- Born: Benjamin Jay Davis^{[citation needed]} Ames, Iowa, U.S.
- Occupations: Actor; singer;
- Years active: 1997–present

= Ben Davis (singer) =

American actor and singer (born 1975)

Benjamin Jay Davis (born July 15, 1975) is an American singer and actor. He is known for his roles in musical theatre and opera on Broadway, including La bohème, for which he was honored with a Tony Award.

==Life and career==
Davis was born in Ames, Iowa, and raised in Indianapolis, Indiana, the older of two sons; his mother was a real estate agent.

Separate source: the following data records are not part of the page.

## src/rtl/pattern_runner.sv

```systemverilog
// pattern_runner: holds a small table of stimulus patterns, applies them one
// by one to a circuit under test and either compares each response against a
// golden value (mode 0) or folds it into a MISR signature (mode 1).
//
// state | meaning
// IDLE  | no run since reset/clear; entries may be loaded
// APPLY | run in progress; one pattern every SETTLE cycles
// DONE  | run finished, results held; load, re-run or clear allowed
module pattern_runner #(
  parameter int NUM_IN = 5,
  parameter int NUM_OUT = 2,
  parameter int DEPTH = 16,
  parameter int SETTLE = 1,
  parameter int SIG_W = 16,
  parameter logic [SIG_W-1:0] SIG_POLY = 16'h1021,
  localparam int AW = $clog2(DEPTH)
) (
  input  logic               clk,
  input  logic               rst,
  input  logic               clear,
  input  logic               load_valid,
  output logic               load_ready,
  input  logic [NUM_IN-1:0]  load_pattern,
  input  logic [NUM_OUT-1:0] load_golden,
  input  logic [NUM_OUT-1:0] load_mask,
  input  logic               start,
  input  logic               mode,
  output logic [NUM_IN-1:0]  cut_in,
  input  logic [NUM_OUT-1:0] cut_out,
  output logic               busy,
  output logic               done,
  output logic               pass,
  output logic [AW:0]        fail_count,
  output logic [AW-1:0]      first_fail_idx,
  output logic               resp_valid,
  output logic [AW-1:0]      resp_idx,
  output logic [NUM_OUT-1:0] resp_data,
  output logic [SIG_W-1:0]   signature
);

  localparam int TW = (SETTLE > 1) ? $clog2(SETTLE) : 1;
  localparam logic [TW-1:0] SETTLE_LD = TW'(SETTLE - 1);
  localparam logic [AW:0] DEPTH_C = (AW + 1)'(DEPTH);
  localparam logic [AW:0] CNT_ONE = (AW + 1)'(1);

  typedef enum logic [1:0] {IDLE, APPLY, DONE} state_t;

  state_t state, state_nxt;

  logic [NUM_IN-1:0]  pat_mem  [DEPTH];
  logic [NUM_OUT-1:0] gold_mem [DEPTH];
  logic [NUM_OUT-1:0] mask_mem [DEPTH];

  logic [AW:0]        count;
  logic [AW-1:0]      idx;
  logic [AW-1:0]      idx_inc;
  logic [TW-1:0]      timer;
  logic               mode_r;

  logic               start_go;
  logic               clear_go;
  logic               load_go;
  logic               capture;
  logic               last;
  logic               mismatch;
  logic [NUM_OUT-1:0] masked;
  logic [SIG_W-1:0]   sig_nxt;
  logic [AW:0]        fail_nxt;

  assign busy     = (state == APPLY);
  // start and clear win over a simultaneous load offer
  assign start_go = start & ~busy & ~clear;
  assign clear_go = clear & ~busy;
  assign load_ready = ~busy & (count < DEPTH_C) & ~start & ~clear;
  assign load_go  = load_valid & load_ready;

  assign capture  = busy & (timer == '0);
  assign last     = capture & ({1'b0, idx} == count - CNT_ONE);
  assign idx_inc  = idx + AW'(1);

  assign masked   = cut_out & ~mask_mem[idx];
  assign mismatch = |((cut_out ^ gold_mem[idx]) & ~mask_mem[idx]);
  assign sig_nxt  = {signature[SIG_W-2:0], 1'b0}
                  ^ (signature[SIG_W-1] ? SIG_POLY : '0)
                  ^ SIG_W'(masked);
  assign fail_nxt = (mismatch && (fail_count < DEPTH_C)) ? fail_count + CNT_ONE : fail_count;

  // state register
  always_ff @(posedge clk or posedge rst) begin
    if (rst) state <= IDLE;
    else     state <= state_nxt;
  end

  // next-state decode; clear takes precedence over start when both arrive
  always_comb begin
    state_nxt = state;
    unique case (state)
      IDLE, DONE: begin
        if (clear_go)      state_nxt = IDLE;
        else if (start_go) state_nxt = (count != '0) ? APPLY : DONE;
      end
      APPLY: begin
        if (last) state_nxt = DONE;
      end
      default: state_nxt = IDLE;
    endcase
  end

  // pattern storage; contents are don't-care until written, so no reset
  always_ff @(posedge clk) begin
    if (load_go) begin
      pat_mem[count[AW-1:0]]  <= load_pattern;
      gold_mem[count[AW-1:0]] <= load_golden;
      mask_mem[count[AW-1:0]] <= load_mask;
    end
  end

  // run datapath: entry count, pattern sequencing, capture and result tracking
  always_ff @(posedge clk or posedge rst) begin
    if (rst) begin
      count          <= '0;
      idx            <= '0;
      timer          <= '0;
      mode_r         <= 1'b0;
      cut_in         <= '0;
      done           <= 1'b0;
      pass           <= 1'b0;
      fail_count     <= '0;
      first_fail_idx <= '0;
      resp_valid     <= 1'b0;
      resp_idx       <= '0;
      resp_data      <= '0;
      signature      <= '0;
    end else begin
      resp_valid <= 1'b0;
      if (clear_go) begin
        count          <= '0;
        done           <= 1'b0;
        pass           <= 1'b0;
        fail_count     <= '0;
        first_fail_idx <= '0;
        resp_idx       <= '0;
        resp_data      <= '0;
        signature      <= '0;
      end else if (start_go) begin
        mode_r         <= mode;
        idx            <= '0;
        timer          <= SETTLE_LD;
        fail_count     <= '0;
        first_fail_idx <= '0;
        signature      <= '0;
        // an empty table finishes immediately with a trivially passing result
        done           <= (count == '0);
        pass           <= (count == '0);
        if (count != '0) cut_in <= pat_mem[0];
      end else begin
        if (load_go) count <= count + CNT_ONE;
        if (busy) begin
          if (capture) begin
            resp_valid <= 1'b1;
            resp_idx   <= idx;
            resp_data  <= cut_out;
            if (mode_r) begin
              signature <= sig_nxt;
            end else begin
              fail_count <= fail_nxt;
              if (mismatch && (fail_count == '0)) first_fail_idx <= idx;
            end
            if (last) begin
              done <= 1'b1;
              pass <= mode_r | (fail_nxt == '0);
            end else begin
              idx    <= idx_inc;
              cut_in <= pat_mem[idx_inc];
              timer  <= SETTLE_LD;
            end
          end else begin
            timer <= timer - TW'(1);
          end
        end
      end
    end
  end

endmodule
```

## config.mk

```make
export PLATFORM = sky130hd
export DESIGN_NAME = pattern_runner
export DESIGN_NICKNAME = d
export VERILOG_FILES = /design/src/rtl/pattern_runner.sv
export SDC_FILE = /design/constraint.sdc
export NUM_CORES = 1
export LEC_CHECK = 0
export BUFFER_PORTS_ARGS = -buffer_cell sky130_fd_sc_hd__buf_4
export CAP_MARGIN = 20
export CELL_PAD_IN_SITES_DETAIL_PLACEMENT = 1
export CELL_PAD_IN_SITES_GLOBAL_PLACEMENT = 1
export CORE_MARGIN = 2
export CORE_UTILIZATION = 55
export CTS_CLUSTER_DIAMETER = 200
export CTS_CLUSTER_SIZE = 8
export DETAILED_ROUTE_END_ITERATION = 10
export GPL_TIMING_DRIVEN = 0
export PLACE_DENSITY = 0.86
export SYNTH_ARGS = -nofsm -noshare
export SYNTH_HDL_FRONTEND = slang
export SYNTH_SLANG_ARGS = --single-unit
```

## constraint.sdc

```tcl
create_clock -name clk -period 6 [get_ports clk]
set_clock_uncertainty 0.1 [all_clocks]
set_input_delay 1.2 -clock clk [delete_from_list [all_inputs] [get_ports clk]]
set_output_delay 1.2 -clock clk [all_outputs]
set_load 0.01 [all_outputs]
```

; ---- Word-level counts from Yosys, hierarchy flattened
; Memories as Yosys holds them, arrays and structs flattened.
; Index checks and enable logic that the tools add are counted.
[totals]
reg_bits = 52
ramBits = 144
out_inout_bits = 41
elab_cells = 148
n_memories = 3
[mem_list]
columns = name, depth, width, rd, rd_clocked_by_memory_dff, write_ports, line_no
row1 = pat_mem, 16, 5, 2, 0, 1, 50  ; logic [NUM_IN-1:0] pat_mem [DEPTH];
row2 = gold_mem, 16, 2, 1, 0, 1, 51  ; logic [NUM_OUT-1:0] gold_mem [DEPTH];
row3 = mask_mem, 16, 2, 1, 0, 1, 52  ; logic [NUM_OUT-1:0] mask_mem [DEPTH];
[op_classes]
n_addsub = 5
order_cmp = 2
eq_ne = 10
mux = 63
bitwise = 21
n_reduce_logical = 30
[ops]
columns = cell, count
row1 = two-way mux 16 bit, 5
row2 = two-way mux 5 bit, 14
row3 = two-way mux 4 bit, 14
row4 = two-way mux 1 bit, 20
row5 = two-way mux 2 bit, 8
row6 = XOR 16 x 13 -> 16 bit, 1
row7 = XOR 16 x 2 -> 16 bit, 1
row8 = logical NOT 5 bit, 3
row9 = AND reduction 3 bit, 5
row10 = nonzero test 3 bit, 5
row11 = two-way mux 13 bit, 1
row12 = "adder 5 x 1 -> 5 bit, second input constant", 2
row13 = "< comparator 5 bit, second input constant", 2
row14 = nonzero test 2 bit, 5
row15 = AND 1 bit, 9
row16 = AND reduction 4 bit, 2
row17 = "inequality test 2 x 1 -> 1 bit, second input constant", 3
row18 = "inequality test 3 bit, second input constant", 2
row19 = AND reduction 2 bit, 3
row20 = equality test 4 x 5 -> 1 bit, 1
row21 = inverter 1 bit, 5
row22 = AND reduction 5 bit, 1
row23 = nonzero test 5 bit, 1
row24 = "subtractor 5 x 1 -> 5 bit, second input constant", 1
row25 = other kinds (14), 17

; ---- Depth between registers and ports, before layout
; An unclocked memory read counts as a cell.
[depth]
depth_word = 13
depth_mapped = 12
mapped_depth_nobuf = 10

; ---- Worst setup path after synthesis
; Ideal clock, no wire load.
[synth_path]
kind = input -> register
from = in clear
to = mem gold_mem[15][0] (enable)
t_arrival_ns = 2.781
path_slack_ns = 2.743
path_stages = 8
path_cell_list = clkbuf_1 nor2_1 nand2_1 nor2_1 and2_1 clkbuf_1 nand2_1 nor2_1
[synth_via]
elab_chain_cells = 5
[synth_lines]
columns = element, line_no
row1 = from (decl), 20  ; input logic clear,
row2 = inverter 1 bit, 74  ; assign load_ready = ~busy & (count < DEPTH_C) & ~start & ~clear;
row3 = AND 1 bit, 74
row4 = via load_ready, 22  ; output logic load_ready,
row5 = AND 1 bit, 75  ; assign load_go = load_valid & load_ready;
row6 = two-way mux 1 bit, 111  ; if (load_go) begin
row7 = two-way mux 1 bit (implied by the code), 113  ; gold_mem[count[AW-1:0]] <= load_golden;
row8 = to (decl), 51
; The timed path passes the listed nets, and every way through them passes these cells.

; ---- Worst setup path after layout
[layout_path]
from = in clear
to = mem pat_mem[7][2] (enable)
[layout_via]
elab_chain_cells = 5
[layout_lines]
columns = element, line_no
row1 = inverter 1 bit, 74
row2 = AND 1 bit, 74
row3 = AND 1 bit, 75
row4 = two-way mux 1 bit, 111
row5 = two-way mux 1 bit (implied by the code), 112  ; pat_mem[count[AW-1:0]] <= load_pattern;
row6 = to (decl), 50
; No other way between the ends.

==> qor.csv <==
stage;metric;value;unit
floorplan;CORE AREA;14640;um2
floorplan;chip width;126.7;um
detailed_routing;routed len/inst;26.14;um
critical_path;crit end category;register;
power;part of the power in registers;44.7;%
cts;H-tree levels;4;
worst_hold_path;Hold Crit Endpoint;state[0]$_DFFE_PP0P_;
placed_design;Routability Congestion;0.8211;
sta;Final Hold Viols;0;
synthesis;Post-synth ARST share;26.53;%
critical_path;Crit Reg-Reg Startpoint;idx[1]$_DFFE_PP0P_;
detailed_routing;Antenna Nets Post-Route;0;
cts;Post-CTS Resized;0;
synthesis;post-synthesis cell type count;55;
global_route;GRT overflow;0;
power;Psw;976.8;uW
global_route;largest net degree at the start of global routing;43;
critical_path;CP Data Required Time;5950;ps
synthesis;Mapped Area;8283;um2
cts;Worst-path clk slew;70;ps
global_route;Total GRT Usage;28.17;%
cts;total CTS buffers;17;
sta;WHS;400.6;ps
final_layout;nets@finish;642;
critical_path;Reg2Reg Depth;9;
detailed_routing;drt drc;0;
detailed_routing;Iter 0 DRT Violations;380;
final_layout;layout cell share with drive strength beyond 1;20.95;%
floorplan;die height;126.7;um
power;clock power share;31.7;%
worst_hold_path;worst hold-check path type;reg2reg;
critical_path;worst path arrival time;3550;ps
cts;root buffer cell;clkbuf_16;
sta;Max-slew headroom;18.81;%
critical_path;max incr delay on CP;930;ps
flow_run;total of max-cap violations;0;
sta;fin crit share;60.12;%
critical_path;crit path kind;in2reg;
power;Combinational Power Share;23.6;%
sta;Period minus WS final;3607;ps
sta;RSZ-0062 raised after global routing;no;
power;Tot Pwr;3.445;mW
global_route;first-pass GRT wire length;33400;um
placed_design;pre-CTS setup slack;1946;ps
critical_path;crit-path cells;clkbuf_1, nor2_1, nand2_1, nor2_1, and2_1, clkbuf_1, nand2_1, nor2_1;
worst_hold_path;worst hold stages;1;
placed_design;Detail Placement HPWL;14310;um
synthesis;synthesis-stage register bit count;196;
placed_design;placed inst area;8954;um2
global_route;vias in the first global route;5507;
power;P per Cell Area;362.1;nW/um2
status;status;finished, final reports clean;
placed_design;number of input and output port buffers inserted;56;
cts;clock latency on the worst-skew pair;430;ps
power;leakage;3.539;nW
worst_hold_path;hold_sp;state[0]$_DFFE_PP0P_;
cts;Setup Buffers After CTS;0;
detailed_routing;Total Wirelength;21280;um
sta;fin. max-slew vios;0;
critical_path;r2r setup slk;2480;ps
cts;Hold Buf Count CTS;0;
final_layout;area grow syn2layout;14.88;%
critical_path;CP bufs+invs;2;
synthesis;Syn Inst Count;540;
critical_path;most frequent CP cell;nor2_1;
sta;final setup vio count;0;
sta;f_max;277.2;MHz
cts;CTS tree;built;
cts;Sink Count;196;
sta;setup TNS;0;ps
synthesis;Post-synth EDFFs;144;
critical_path;RR Endpoint;fail_count[0]$_DFFE_PP0P_;
final_layout;Antenna diodes;0;
synthesis;Yosys Warn Count;0;
synthesis;Synth Area per Inst;15.34;um2
critical_path;Largest delay share family, worst path;simple AND/OR/NAND/NOR gates;
floorplan;die area;16060;um2
final_layout;finished layout cell area;9515;um2
power;peak supply drop;0.2069;mV
floorplan;num ports;58;
sta;PnR worst setup slack;2393;ps
critical_path;Startpoint Class;input pin;
sta;Worst-Margin Slew;1213;ps
floorplan;FP Rows;44;
detailed_routing;TritonRoute pass-1 iters;5;
detailed_routing;via count;5194;
power;internal power;2.469;mW
floorplan;Starting Density;56.56;%
critical_path;CP max FO;9;
power;switch share;28.35;%
synthesis;Synth Flop Type;edfxtp_1;
critical_path;slowest cell on the critical path;nor2_1;
detailed_routing;DR vias/cell;6.381;
global_route;antenna violations before repair;0;
synthesis;syn_nets;565;
cts;deepest clock path buffer count;2;
synthesis;sequential area share after synthesis;67.92;%
==> cells in the mapped netlist, types with 2 or more instances <==
master	n	share of area [%]
and3_1	4	0.30
a211oi_1	6	0.54
a41oi_1	2	0.21
buf_2	2	0.12
a22oi_1	3	0.27
nand4_1	2	0.15
mux4_1	2	0.63
and2_1	11	0.83
mux2i_1	28	3.4
buf_6	3	0.41
a21oi_1	10	0.60
o31ai_1	2	0.18
ha_1	8	1.2
nor2b_1	5	0.38
xnor2_1	11	1.2
a2bb2oi_1	2	0.21
mux2_2	2	0.27
nor2_1	31	1.4
nor3_1	3	0.18
a22o_1	9	0.95
edfxtp_1	144	52
xor2_1	6	0.63
o21ai_1	5	0.30
o211ai_1	4	0.36
dfrtp_1	52	16
nand2b_1	3	0.23
a221oi_1	8	0.85
nand3_1	18	1.1
nand2_1	49	2.2
mux4_2	29	7.9
o21ai_0	18	1.1
inv_1	15	0.68
buf_1	4	0.18
clkbuf_1	18	0.82
==> worst reg2reg max path, stage by stage (launching register included) <==
cell,delay [ps]
dfrtp_1,370
buf_2,240
buf_1,680
mux4_2,430
a22oi_1,520
a211o_1,230
o211ai_2,140
and2b_2,260
and2_1,170
mux2_2,260
==> layer usage <==
layer / share of wire [%] / up-vias / global-route usage [%]
li1: - / 2213 / -
met1: 42 / 2703 / 37.41
met2: 50 / 227 / 46.80
met3: 5.5 / 51 / 4.808
met4: 2.7 / 0 / 11.70
met5: 0 / - / 0
==> sequential cells by signal, indices dropped and copies added, names as in the netlist, 4 cells and up <==
| signal | count |
|---|---|
| first_fail_idx | 4 |
| gold_mem | 32 |
| pat_mem | 80 |
| signature | 16 |
| fail_count | 5 |
| resp_idx | 4 |
| cut_in | 5 |
| count | 5 |
| idx | 4 |
| mask_mem | 32 |
==> worst max path at each step <==
stage	start	end	slack, ps	depth (start not counted)
after floorplan	clear	gold_mem[15][0]$_DFFE_PP_	2740	8
after global routing	clear	pat_mem[7][2]$_DFFE_PP_	2330	8
after detailed placement	clear	pat_mem[15][3]$_DFFE_PP_	1950	8
final	clear	pat_mem[7][2]$_DFFE_PP_	2390	8
after CTS	clear	pat_mem[15][0]$_DFFE_PP_	2350	8
after global placement	clear	pat_mem[15][3]$_DFFE_PP_	2110	8
==> through the flow <==
step	utilization [%]	instances
final	64.98	814
after global routing	64.98	814
after CTS	64.93	813
after detailed placement	61.14	781
after global placement	61.00	780
after floorplan	-	540
==> cells in the final DEF (no fill, tap or decap), drive strengths merged, types with 9 or more instances in the layout <==
cell type and n:
nor2 31, mux4 31, o21ai 23, xnor2 11
edfxtp 144, clkbuf 41, nand3 18, and2 12
nand2 49, dfrtp 52, a22o 9, a21oi 10
inv 18, mux2i 28, buf 68
==> cells by family after synthesis <==
group / after synthesis / share of synthesized area [%]
simple gates: 135 / 7.840
xor+xnor: 17 / 1.798
buf+inv: 43 / 2.296
mux: 61 / 12.18
compound gates: 80 / 6.768
fa+ha+maj: 8 / 1.209
flops: 196 / 67.92
==> layout make-up <==
class	count	area (um2)
Sequential cell	196	5625
Fill cell	1339	5129
Multi-Input combinational cell	301	2467
Clock buffer	23	478.0
Timing Repair Buffer	58	447.9
Tap cell	184	230.2
Buffer	28	133.9
Clock inverter	9	76.32
Inverter	15	56.30
==> power groups by stage <==
stage	registers [mW]	clock network [mW]	logic, mW
floorplan	1.57	0	0.537
global placement	1.56	0	0.757
CTS	1.54	1.10	0.815
detailed placement	1.57	0	0.802
global route	1.54	1.15	0.868
finish	1.54	1.09	0.813
No activity file was read; power rests on OpenSTA's default activity.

His first professional production was the US national tour of Les Misérables in 1997. He later appeared in US tours of the musicals Spamalot and The Sound of Music. He has appeared on Broadway in musicals such as Les Misérables, Thoroughly Modern Millie, A Little Night Music, Violet, Dear Evan Hansen, Once Upon A Mattress, Ragtime and Hadestown. He has also starred in off-Broadway and regional productions, including several at The Muny. For his performance as Marcello in the Baz Luhrmann Broadway production of La bohème, he was honored, along with the other members of the principal cast, with a 2003 Tony Award for Excellence in Theatre. He has played Hades, since September 1, 2026, in the Broadway production of Hadestown.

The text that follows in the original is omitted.